7. Various metro map apps. I have one for Paris and Rome, and I once had one for London too. Generally they’re free, and of course they’re quite useful, though equally, every metro stop has a map. However, in some of the smaller, non-touristic metro stops in certain cities – Rome especially, it seems – the maps can be based only on the lines that cross that metro, rather than showing the whole map, or there is just one map in the building and it has been vandalized. It’s always handy to have your own copy, and I always lose the paper ones. Generally free.

8. Museums Mobile. My favourite geek-traveller app. With a frequently updated database on thousands of worldwide museums, including information on current, permanent and upcoming collections. It also uses GPS to inform you of nearby museums. I’ve found many a stroll turning into a spontaneous museum trip thanks to this app. Free.

9. Translate Pro. There are so many translation apps out there, but this is just the one I happen to use. Being able to say what you want in the local language is always useful. I don’t know what else I can say on that matter, really. Free.

10. Airbnb. Another ‘find a place to stay’ app. This is for when I really need me-time – and a bit of extra money. People rent out their apartments, either the whole place, a spare room or a spare bed for travellers to rent for a short time. Great for if you want to really integrate yourself within a community by staying somewhere where the locals live, rather than necessarily somewhere with the most popular attraction on your doorstep. Then again, I think there’s only so much you can really integrate yourself into a neighbourhood if you’re staying in someone’s home without them actually being there too. If they’re there, you’ll be invited out with them and their friends, they’ll teach you about their city and their language, whereas if you rent an entire apartment to yourself, you’re just the loner foreigner in the street. Free.
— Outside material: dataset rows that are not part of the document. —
--- config.mk ---
export PLATFORM = sky130hd
export DESIGN_NAME = ofc_angle_cell
export DESIGN_NICKNAME = d
export VERILOG_FILES = /design/src/hdl/ofc_pkg.sv /design/src/hdl/ofc_angle_cell.sv
export SDC_FILE = /design/constraint.sdc
export NUM_CORES = 1
export LEC_CHECK = 0
export BUFFER_PORTS_ARGS = -buffer_cell sky130_fd_sc_hd__clkbuf_2
export CAP_MARGIN = 20
export CORE_MARGIN = 5
export CORE_UTILIZATION = 40
export CTS_CLUSTER_DIAMETER = 50
export DETAILED_ROUTE_END_ITERATION = 16
export GPL_ROUTABILITY_DRIVEN = 0
export SYNTH_ARGS = -nofsm -noshare
export SYNTH_HDL_FRONTEND = slang
export SYNTH_SLANG_ARGS = --single-unit
--- constraint.sdc ---
create_clock -name clk -period 10 [get_ports clk]
set_clock_uncertainty 0.05 [all_clocks]
set_input_delay 0.5 -clock clk [delete_from_list [all_inputs] [get_ports clk]]
set_output_delay 0.5 -clock clk [all_outputs]
set_load 0.05 [all_outputs]
--- src/hdl/ofc_pkg.sv ---
// Shared constants, types and small lookup functions for the flow color coder.
package ofc_pkg;

  // Defaults for the top-level parameters
  localparam int FLOW_WIDTH_DEF     = 16;
  localparam int FLOW_FRAC_BITS_DEF = 12;

  // Gain register
  localparam int              GAIN_WIDTH = 12;
  localparam logic [11:0]     GAIN_RESET = 12'd255;

  // Angle and value resolution
  localparam int              ANGLE_STEPS     = 22;
  localparam int              VALUE_BITS      = 8;
  localparam int              MAG_SQ_WIDTH    = 16;
  localparam logic [5:0]      IDX_STEEP_START = 6'd22;
  localparam logic [7:0]      HUE_ZERO_VECTOR = 8'd90;
  localparam logic [7:0]      QUAD_SPAN       = 8'd45;

  // HSV to BGR
  localparam logic [4:0]      SECTOR_SPAN = 5'd30;
  localparam logic [14:0]     ROUND_HALF  = 15'd30;
  // floor(n / 60) = (n * DIV60_RECIP) >> DIV60_SHIFT, exact for n < 23831
  localparam logic [14:0]     DIV60_RECIP = 15'd17477;
  localparam int              DIV60_SHIFT = 20;

  // Hue sectors of 60 degrees (30 hue steps)
  typedef enum logic [2:0] {
    SEC_RED_YEL = 3'd0,
    SEC_YEL_GRN = 3'd1,
    SEC_GRN_CYN = 3'd2,
    SEC_CYN_BLU = 3'd3,
    SEC_BLU_MAG = 3'd4,
    SEC_MAG_RED = 3'd5
  } sector_t;

  // Per-item info that rides along the cell chain
  typedef struct packed {
    logic                    zero;    // both components zero
    logic                    steep;   // minor axis larger than major axis
    logic [1:0]              quad;    // quadrant of the reversed vector
    logic [5:0]              idx;     // 2-degree steps inside the quadrant
    logic [MAG_SQ_WIDTH-1:0] mag_sq;  // (gain*|flow|)^2 in integer units, saturated
    logic [VALUE_BITS-1:0]   value;   // value channel, built MSB first
  } ofc_tag_t;

  // tan(2k degrees) in unsigned Q0.16, rounded to nearest
  function automatic logic [15:0] tan_q16(input logic [4:0] k);
    logic [15:0] t;
    case (k)
      5'd1:    t = 16'd2289;
      5'd2:    t = 16'd4583;
      5'd3:    t = 16'd6888;
      5'd4:    t = 16'd9210;
      5'd5:    t = 16'd11556;
      5'd6:    t = 16'd13930;
      5'd7:    t = 16'd16340;
      5'd8:    t = 16'd18792;
      5'd9:    t = 16'd21294;
      5'd10:   t = 16'd23853;
      5'd11:   t = 16'd26478;
      5'd12:   t = 16'd29179;
      5'd13:   t = 16'd31964;
      5'd14:   t = 16'd34846;
      5'd15:   t = 16'd37837;
      5'd16:   t = 16'd40951;
      5'd17:   t = 16'd44205;
      5'd18:   t = 16'd47615;
      5'd19:   t = 16'd51202;
      5'd20:   t = 16'd54991;
      5'd21:   t = 16'd59009;
      5'd22:   t = 16'd63287;
      default: t = 16'd0;
    endcase
    return t;
  endfunction

  // Sector of a hue in 0..179
  function automatic sector_t sector_of(input logic [7:0] h);
    sector_t s;
    priority if (h >= 8'd150) s = SEC_MAG_RED;
    else if (h >= 8'd120)     s = SEC_BLU_MAG;
    else if (h >= 8'd90)      s = SEC_CYN_BLU;
    else if (h >= 8'd60)      s = SEC_GRN_CYN;
    else if (h >= 8'd30)      s = SEC_YEL_GRN;
    else                      s = SEC_RED_YEL;
    return s;
  endfunction

  // First hue of a sector
  function automatic logic [7:0] sector_base(input sector_t s);
    logic [7:0] b;
    unique case (s)
      SEC_RED_YEL: b = 8'd0;
      SEC_YEL_GRN: b = 8'd30;
      SEC_GRN_CYN: b = 8'd60;
      SEC_CYN_BLU: b = 8'd90;
      SEC_BLU_MAG: b = 8'd120;
      SEC_MAG_RED: b = 8'd150;
      default:     b = 8'd0;
    endcase
    return b;
  endfunction

endpackage

--- src/hdl/ofc_angle_cell.sv ---
// Angle cell: one 2-degree boundary test by cross product against a fixed tangent.
module ofc_angle_cell #(
  parameter int FLOW_WIDTH = ofc_pkg::FLOW_WIDTH_DEF,
  parameter int STEP       = 1
) (
  input  logic                   clk,
  input  logic                   rst,
  input  logic                   en,
  input  logic                   in_valid,
  input  logic [FLOW_WIDTH-1:0]  in_a,
  input  logic [FLOW_WIDTH-1:0]  in_b,
  input  ofc_pkg::ofc_tag_t      in_tag,
  output logic                   out_valid,
  output logic [FLOW_WIDTH-1:0]  out_a,
  output logic [FLOW_WIDTH-1:0]  out_b,
  output ofc_pkg::ofc_tag_t      out_tag
);
  import ofc_pkg::*;

  localparam int PW = FLOW_WIDTH + 16;
  localparam logic [15:0] TAN_K = tan_q16(5'(STEP));

  logic [FLOW_WIDTH-1:0] num, den;
  logic [PW-1:0]         shifted, prod;
  logic                  hit;
  ofc_tag_t              tag_next;

  // flat: b/a >= tan ; steep: a/b <= tan (counts down from 45 degrees)
  assign num     = in_tag.steep ? in_a : in_b;
  assign den     = in_tag.steep ? in_b : in_a;
  assign shifted = {num, 16'd0};
  assign prod    = PW'(TAN_K) * PW'(den);
  assign hit     = in_tag.steep ? (prod >= shifted) : (shifted >= prod);

  always_comb begin
    tag_next     = in_tag;
    tag_next.idx = in_tag.idx + 6'(hit);
  end

  always_ff @(posedge clk) begin
    if (rst) begin
      out_valid <= 1'b0;
    end else if (en) begin
      out_valid <= in_valid;
    end
  end

  always_ff @(posedge clk) begin
    if (en) begin
      out_a   <= in_a;
      out_b   <= in_b;
      out_tag <= tag_next;
    end
  end

endmodule

==> Word level (Yosys, flattened, before mapping) <==
Index checks and enable logic that the tools add are counted.
{ "totals": {"register_bits": 67, "latch_bits": 0, "ramBits": 0, "romBits": 0, "out_inout_bits": 67, "memories": 0} }
{ "op_classes": {"n_addsub": 1, "n_mul": 1, "n_div": 0, "order_cmp": 2, "n_eq_ne": 0, "shift": 0, "muxes": 3, "n_bitwise": 0, "n_reduce_logical": 0} }
{ "op_table": {"columns": ["cell", "n"], "rows": [
  ["$ge A28 B32 Y1", 1],
  ["$ge A32 B28 Y1", 1],
  ["$mux W16", 2],
  ["$mul A12 B16 Y28 const A", 1],
  ["$add A6 B1 Y6", 1],
  ["$mux W1", 1]
]} }

==> Depth between registers and ports, before layout <==
{ "depth": {"ltp_word": 5, "mapped_depth": 32, "depth_no_buf": 29} }

==> Worst setup path after synthesis <==
No wires, ideal clock.
{ "synth_timing": {"path_type": "input-to-reg", "start": "input in_tag[32] in the netlist's numbering", "end": "register out_tag[28] in the netlist's numbering, data pin", "setup_time_ns": 0.258, "arrival_time_ns": 7.445, "path_slack_ns": 2.248, "cell_stages": 29, "path_cell_list": "clkbuf_1 > clkbuf_1 > mux2_2 > ha_1 > inv_1 > fa_1 > inv_1 > fa_1 > fa_1 > inv_1 > fa_1 > inv_1 > ha_1 > and3_4 > nand2_1 > o211a_4 > o31ai_1 > a211oi_1 > o21a_1 > ha_1 > nand4_1 > nor2_1 > o2111ai_1 > or4_1 > o41ai_2 > ha_1 > ha_1 > nand3_1 > xnor2_1"} }
{ "synth_rtl": {"columns": ["item", "line_no", "source"], "rows": [
  ["start: declaration", "ofc_angle_cell.sv:12", "input ofc_pkg::ofc_tag_t in_tag,"],
  ["end signal: assignment", "ofc_angle_cell.sv:52", "out_tag <= tag_next;"],
  ["end: declaration", "ofc_angle_cell.sv:16", "output ofc_pkg::ofc_tag_t out_tag"]
]} }

==> impl_metrics.tcl <==
set metrics [dict create \
    run_status "finished, final reports clean" \
    setup-tns-final_ns 0 \
    detailroute.via_count 4318 \
    critPathMaxFanout 35 \
    postCtsHoldBufs 0 \
    max_cap_violations 0 \
    final.fill_count 1300 \
    row_count 44 \
    path_clk_slew_ns 0.05 \
    cts_max_path_buffers 2 \
    first_pass_grt_wire_length_mm 24.12 \
    netlist-cell-type-count 59 \
    port_buffers 136 \
    critical-path-top-cell-by-count "ha_1" \
    ioPinCount 137 \
    slew-limit-headroom 0.4329 \
    grt_max_degree 68 \
    worst_path_max_delay_cell "clkbuf_2" \
    insertion_delay_ns 0.32 \
    mostFrequentLayoutCells "clkbuf_2 (136), ha_1 (107), inv_1 (96)" \
    antenna_cells_inserted 0 \
    timing.critical_path.slowest_cell_delay_ns 0.63 \
    syn-num-nets 723 \
    path_class "in2reg" \
    detail_route.iter0.violations 144 \
    antenna_violating_nets_post_route 0 \
    die_w_um 132.8 \
    clock_sink_count 67 \
    postSynthCellCount 503 \
    crit_path_arrival_time_ns 8.38 \
    register_area_share_after_synthesis 0.3319 \
    startpoint_type "input pin" \
    initial_utilization 0.4119 \
    stdcell_area_um2 7233 \
    placeableCoreArea_um2 14640 \
    floorplan.die.height_um 132.8 \
    drtPass1Iterations 4 \
    dieArea_um2 17640 \
    synthesis.area_per_instance_um2 11.99 \
    async_flop_share 0 \
    ys_warn_count 0 \
    avgRoutedWirePerCell_um 18.12 \
    post_cts_repair_timing_setup_buffer_count 0 \
    p_per_area_nw_per_um2 361.6 \
    worst_path_required_ns 10.02 \
    first_global_vias 4563 \
    tritoncts.num_buffers 9 \
    cellLeakagePower_nw 3.634 \
    clock-root-buffer "clkbuf_16" \
    area_growth_pct 19.91 \
    cts-htree-levels 3 \
    slew_violations 0 \
    synth-edff-count 66 \
    worst_hold_path_type "in2reg" \
    layout_commonest_cell "clkbuf_2" \
    peakVddDrop_uv 255.6 \
    end_kind "flip-flop" \
    drc_errors 0 \
    vias_per_cell 5.171 \
    antenna_found_initial 0 \
    cts_tree "yes" \
    final_period_minus_worst_setup_slack_ns 8.360 \
    yosys_most_used_dff "edfxtp_1" \
    dpl.hpwl_mm 13.16 \
    layout.nets 866 \
    count_of_final_setup_violators 0 \
    detail_route.wirelength_mm 15.13 \
    grt.total_usage 0.1744 \
    layout_worst_path_cycle_share 0.8360 \
    rsz0062_at_grt "false" \
    pin_slew_with_the_least_headroom_to_its_limit_ns 0.8507 \
    dpl_cell_area_um2 6930 \
    final-hold-violation-count 0 \
    fmaxAchievable_ghz 0.1196 \
    cts_resized 0 \
    postSynthRegisterBits 67 \
    grt_overflow_total 0 \
    proportion_of_layout_cells_with_a_drive_suffix_above_1 0.2965 \
    syn-cell-area_um2 6032 \
]
[per-layer routing]
metal / GRT usage / wire [um] / share of wire / up-vias
met4: 0.04273 / 186 / 0.012 / 0
met2: 0.2920 / 7183 / 0.47 / 157
met1: 0.2244 / 6658 / 0.44 / 2088
li1: - / - / - / 2061
met5: 0 / 0 / 0 / -
met3: 0.04822 / 1103 / 0.073 / 12
[area by class of cell]
class                   instances  area [um^2]  area share
well taps                     184        230.2     0.03183
repair buffers                137        688.2     0.09514
flip-flops and latches         67         2002      0.2768
inverters                      96        360.3     0.04982
multi-input cells             335         3650      0.5046
clock inverters                 6        63.81    0.008822
clock buffers                  10        239.0     0.03304
[state kept, by name (all words and copies together) (netlist names)]
signal,count
out_tag,34
out_valid,1
out_b,16
out_a,16
[worst paths after layout]
| check | startpoint | end | slack, ns | cells after the start |
|---|---|---|---|---|
| worst min register to register | out_valid | out_valid | 0.48 | 2 |
| worst max-delay path | in_tag[32] | out_tag[28] | 1.64 | 28 |
| worst max register to register | out_valid | out_valid | 9.36 | 2 |
| worst min-delay path | rst | out_valid | 0.29 | 2 |
[worst max-delay path, delay by kind of cell]
family / cells / cell delay, ns
buffers and inverters: 5 / 0.84
AO/OA/AOI/OAI: 6 / 1.61
AND/OR/NAND/NOR: 6 / 1.25
XOR/XNOR: 1 / 0.13
adder cells (fa/ha/maj): 9 / 3.52
multiplexers: 1 / 0.47
[through the flow]
step | total power [mW] | util | hold WS (ns) | std cells | setup WS, ns
2_1_floorplan | 1.832 | - | 0.5224 | 503 | 2.248
3_3_place_gp | 2.284 | 0.4733 | 0.4297 | 819 | 1.440
3_5_place_dp | 2.305 | 0.4733 | 0.4808 | 819 | 1.285
4_1_cts | 2.632 | 0.4939 | 0.2803 | 835 | 1.565
5_1_grt | 2.902 | 0.4939 | 0.2870 | 835 | 1.111
6_report | 2.616 | 0.4939 | 0.2885 | 835 | 1.640
[where the power goes]
part	internal, mW	switching (mW)	total, mW
clock network	0.199	0.110	0.309
logic	0.791	1.18	1.97
registers	0.334	0.00613	0.340
[synth_stat cells, types with 2 or more instances]
library cell | instances | area [um^2]
xnor2_1 | 7 | 61.31
o21ai_0 | 5 | 25.02
fa_1 | 43 | 860.8
and2_1 | 3 | 18.77
a31oi_1 | 3 | 18.77
a221oi_1 | 3 | 26.28
mux2_2 | 29 | 326.6
xor2_1 | 20 | 175.2
or4_1 | 2 | 15.01
or3_1 | 2 | 12.51
nor3_1 | 4 | 20.02
nor2_1 | 12 | 45.04
inv_1 | 96 | 360.4
nand2_1 | 7 | 26.28
clkbuf_1 | 4 | 15.01
mux2i_1 | 3 | 30.03
a211o_1 | 3 | 26.28
o21a_1 | 2 | 15.01
and3_1 | 8 | 50.05
edfxtp_1 | 66 | 1982
a221o_1 | 2 | 20.02
a21oi_1 | 14 | 70.07
ha_1 | 107 | 1339
nand3_1 | 10 | 50.05
a21o_1 | 14 | 105.1
[logic make-up after synthesis]
family	share of synthesized area
buf+inv	0.06306
compound gates	0.09127
xor+xnor	0.03920
simple gates	0.05082
flops	0.3319
fa+ha+maj	0.3647
mux	0.05912
Note: power is estimated with default switching activity, not from simulation.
And the ones I am still to try:

JetLag Genie. I’ve only recently heard about this, but apparently it carefully calculates when to set your alarm clock based on your flight time, arrival time, flight length and normal sleep patterns to ease your through the ‘trauma’ of jet lag – something I have not yet experienced, hence I haven’t yet had any need for a jet lag app. I am curious as to how well it could work, though. Then again, if I have never had jet lag, how well would I know that it has worked if I were to try it on my next long flight? Perhaps I’m just super lucky and immune to jet lag (is there such a thing?). I don’t know. £1.99

Tipulator. It can be tricky knowing how much to tip. It’s considered offensive in some countries, and obligatory in others, and in those that is is expected, exactly how big a percentage is considered the norm? And once you’ve passed that first barrier, the total cost on your receipt is rarely easy maths. Even more so if you’re eating with someone else or a group and you’ve all chosen different prices dishes on the menu. Tipulator not only works as a calculator for you, but it tells you how big a percentage you give and works it out for you. I don’t know what happens if it recommends a certain percentage, and you disagree depending on the quality of your meal and service… maybe it works on a non-negotiable basis and you’d have to turn to good old fashioned pen and paper – or a calculator app and figure it out yourself… £0.69

TravelSafe Pro. Up until now I’ve again relied on pen and paper to note down each countries emergency numbers as I arrive there, and luckily it’s a scrap of paper (many lost and re-written scraps of paper over the years), that I have never had to use *touch wood*, but it’s definitely something that everyone should have, in one form or another. What would worry me more than whether or not I have the right emergency number is the potential language barrier if ever I have to make an emergency call… hmm… £0.99

WorldMate/Blackberry Travel. Simply, these apps – I mentioned the Blackberry one because I have a Blackberry… for some reason – organise all of your reservations, from flights to restaurants, and put together an itinerary for you. Pointless if you’re just winging it, of course, but they’re free, so why not? Both free.